- _REQUIREMENT_
If a line below contains the string "automatic", copy it out.

◇ ◇ ◇ ◇ ◇

--- config.mk ---
export PLATFORM = sky130hd
export DESIGN_NAME = min_reduce_ctrl_flat
export DESIGN_NICKNAME = d
export VERILOG_FILES = /design/src/rtl/min_pkg.sv /design/src/rtl/min_reduce_ctrl_if.sv /design/src/rtl/chunk_min.sv /design/src/rtl/min_reduce_ctrl.sv /design/src/flat_wrapper.sv
export SDC_FILE = /design/constraint.sdc
export NUM_CORES = 1
export LEC_CHECK = 0
export ABC_CLOCK_PERIOD_IN_PS = 15050
export CAP_MARGIN = 25
export CORE_ASPECT_RATIO = 1.5
export CORE_UTILIZATION = 35
export DETAILED_ROUTE_END_ITERATION = 12
export PLACE_DENSITY = 0.63
export SYNTH_ARGS = -nofsm -noshare
export SYNTH_HDL_FRONTEND = slang
export SYNTH_SLANG_ARGS = --single-unit
--- constraint.sdc ---
create_clock -name clk -period 15.05 [get_ports clk]
set_clock_uncertainty 0.05 [all_clocks]
set_input_delay 1.505 -clock clk [delete_from_list [all_inputs] [get_ports clk]]
set_output_delay 1.505 -clock clk [all_outputs]
set_load 0.03 [all_outputs]
--- src/rtl/min_pkg.sv ---
// Shared types and helpers for the streaming min-reduction controller.
// Index tracking is compiled in only when MIN_REDUCE_IDX_EN is defined.
package min_pkg;

  typedef enum logic [1:0] {
    IDLE  = 2'd0,
    ACCUM = 2'd1,
    DONE  = 2'd2
  } state_e;

  // Index width for an n-entry space; never narrower than one bit.
  function automatic int idx_w(input int n);
    return (n > 1) ? $clog2(n) : 1;
  endfunction

  // Most-positive two's complement value of a w-bit element, zero-extended.
  function automatic logic [63:0] max_pos(input int w);
    return (64'd1 << (w - 1)) - 64'd1;
  endfunction

endpackage

--- src/rtl/min_reduce_ctrl_if.sv ---
// Beat-in / result-out handshake bundle for min_reduce_ctrl.
// master = producer/consumer side, slave = the controller.
interface min_reduce_ctrl_if import min_pkg::*; #(
  parameter int DATA_WIDTH = 16,
  parameter int CHUNK_LEN  = 8,
  parameter int NUM_CHUNKS = 4
) ();
  localparam int IDX_W = idx_w(CHUNK_LEN * NUM_CHUNKS);

  logic                            start;
  logic                            in_valid;
  logic                            in_ready;
  logic [DATA_WIDTH*CHUNK_LEN-1:0] in_data;
  logic                            out_valid;
  logic                            out_ready;
  logic [DATA_WIDTH-1:0]           out_min;
  logic [IDX_W-1:0]                out_idx;
  logic                            busy;

  modport master (
    output start, in_valid, in_data, out_ready,
    input  in_ready, out_valid, out_min, out_idx, busy
  );

  modport slave (
    input  start, in_valid, in_data, out_ready,
    output in_ready, out_valid, out_min, out_idx, busy
  );
endinterface

--- src/rtl/chunk_min.sv ---
// Combinational signed min over one beat of CHUNK_LEN lanes (binary tree).
// With MIN_REDUCE_IDX_EN, also returns the lowest lane holding the minimum.
module chunk_min import min_pkg::*; #(
  parameter int DATA_WIDTH = 16,
  parameter int CHUNK_LEN  = 8
) (
  input  logic [DATA_WIDTH*CHUNK_LEN-1:0] in_data,
  output logic signed [DATA_WIDTH-1:0]    min_val
`ifdef MIN_REDUCE_IDX_EN
  ,
  output logic [idx_w(CHUNK_LEN)-1:0]     min_idx
`endif
);
  localparam int LEAVES = 1 << $clog2(CHUNK_LEN);
  localparam logic signed [DATA_WIDTH-1:0] MAX_POS = DATA_WIDTH'(max_pos(DATA_WIDTH));

  // In-place tree: level by level, slot k takes the smaller of slots 2k/2k+1.
  // A tie keeps the left (lower-lane) slot; padding lanes sit right of real ones.
  always_comb begin
    logic signed [DATA_WIDTH-1:0] v [LEAVES];
`ifdef MIN_REDUCE_IDX_EN
    logic [idx_w(CHUNK_LEN)-1:0]  ix [LEAVES];
`endif
    for (int k = 0; k < LEAVES; k++) begin
      v[k] = MAX_POS;
      if (k < CHUNK_LEN) v[k] = in_data[k*DATA_WIDTH +: DATA_WIDTH];
`ifdef MIN_REDUCE_IDX_EN
      ix[k] = idx_w(CHUNK_LEN)'(k);
`endif
    end
    for (int w = LEAVES / 2; w >= 1; w = w / 2) begin
      for (int k = 0; k < w; k++) begin
        if (v[2*k+1] < v[2*k]) begin
          v[k] = v[2*k+1];
`ifdef MIN_REDUCE_IDX_EN
          ix[k] = ix[2*k+1];
`endif
        end else begin
          v[k] = v[2*k];
`ifdef MIN_REDUCE_IDX_EN
          ix[k] = ix[2*k];
`endif
        end
      end
    end
    min_val = v[0];
`ifdef MIN_REDUCE_IDX_EN
    min_idx = ix[0];
`endif
  end

endmodule

--- src/rtl/min_reduce_ctrl.sv ---
// Streaming min-reduction controller: one chunk per beat, running min/index, valid/ready result.
// Define MIN_REDUCE_IDX_EN to compile in global index tracking; otherwise out_idx is 0.
module min_reduce_ctrl import min_pkg::*; #(
  parameter int DATA_WIDTH = 16,
  parameter int CHUNK_LEN  = 8,
  parameter int NUM_CHUNKS = 4
) (
  input logic             clk,
  input logic             rst,
  min_reduce_ctrl_if.slave bus
);
  localparam int CNT_W = idx_w(NUM_CHUNKS);
  localparam logic signed [DATA_WIDTH-1:0] MAX_POS = DATA_WIDTH'(max_pos(DATA_WIDTH));
  localparam logic [1:0] S_IDLE  = IDLE;
  localparam logic [1:0] S_ACCUM = ACCUM;
  localparam logic [1:0] S_DONE  = DONE;

  logic [1:0]                   state_q, state_d;
  logic [CNT_W-1:0]             chunk_cnt_q, chunk_cnt_d;
  logic signed [DATA_WIDTH-1:0] run_min_q, run_min_d;
  logic signed [DATA_WIDTH-1:0] beat_min;
  logic                         beat_take, improve;

  assign beat_take = (state_q == S_ACCUM) && bus.in_valid;
  // Strict less-than keeps the earliest beat on ties.
  assign improve   = beat_take && (beat_min < run_min_q);

`ifdef MIN_REDUCE_IDX_EN
  localparam int IDX_W = idx_w(CHUNK_LEN * NUM_CHUNKS);
  localparam int LOC_W = idx_w(CHUNK_LEN);

  logic [LOC_W-1:0] beat_idx;
  logic [IDX_W-1:0] run_idx_q, run_idx_d, cand_idx;

  chunk_min #(.DATA_WIDTH(DATA_WIDTH), .CHUNK_LEN(CHUNK_LEN)) u_chunk_min (
    .in_data (bus.in_data),
    .min_val (beat_min),
    .min_idx (beat_idx)
  );

  assign cand_idx = IDX_W'(chunk_cnt_q) * IDX_W'(CHUNK_LEN) + IDX_W'(beat_idx);

  always_comb begin
    run_idx_d = run_idx_q;
    if (state_q == S_IDLE && bus.start) run_idx_d = '0;
    else if (improve)                   run_idx_d = cand_idx;
  end

  always_ff @(posedge clk) begin
    if (rst) run_idx_q <= '0;
    else     run_idx_q <= run_idx_d;
  end

  assign bus.out_idx = run_idx_q;
`else
  chunk_min #(.DATA_WIDTH(DATA_WIDTH), .CHUNK_LEN(CHUNK_LEN)) u_chunk_min (
    .in_data (bus.in_data),
    .min_val (beat_min)
  );

  assign bus.out_idx = '0;
`endif

  always_comb begin
    state_d     = state_q;
    chunk_cnt_d = chunk_cnt_q;
    run_min_d   = run_min_q;
    case (state_q)
      S_IDLE: if (bus.start) begin
        state_d     = S_ACCUM;
        chunk_cnt_d = '0;
        run_min_d   = MAX_POS;
      end
      S_ACCUM: if (beat_take) begin
        if (improve) run_min_d = beat_min;
        if (chunk_cnt_q == CNT_W'(NUM_CHUNKS - 1)) state_d = S_DONE;
        else                                       chunk_cnt_d = chunk_cnt_q + CNT_W'(1);
      end
      S_DONE: if (bus.out_ready) state_d = S_IDLE;
      default: state_d = S_IDLE;
    endcase
  end

  always_ff @(posedge clk) begin
    if (rst) begin
      state_q     <= S_IDLE;
      chunk_cnt_q <= '0;
      run_min_q   <= '0;
    end else begin
      state_q     <= state_d;
      chunk_cnt_q <= chunk_cnt_d;
      run_min_q   <= run_min_d;
    end
  end

  // Every output decodes straight from flops; in_data only reaches the running registers.
  assign bus.in_ready  = (state_q == S_ACCUM);
  assign bus.out_valid = (state_q == S_DONE);
  assign bus.busy      = (state_q == S_ACCUM) || (state_q == S_DONE);
  assign bus.out_min   = run_min_q;

endmodule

◇ ◇ ◇ ◇ ◇

- _OUTPUT_
  function automatic int idx_w(input int n);
  function automatic logic [63:0] max_pos(input int w);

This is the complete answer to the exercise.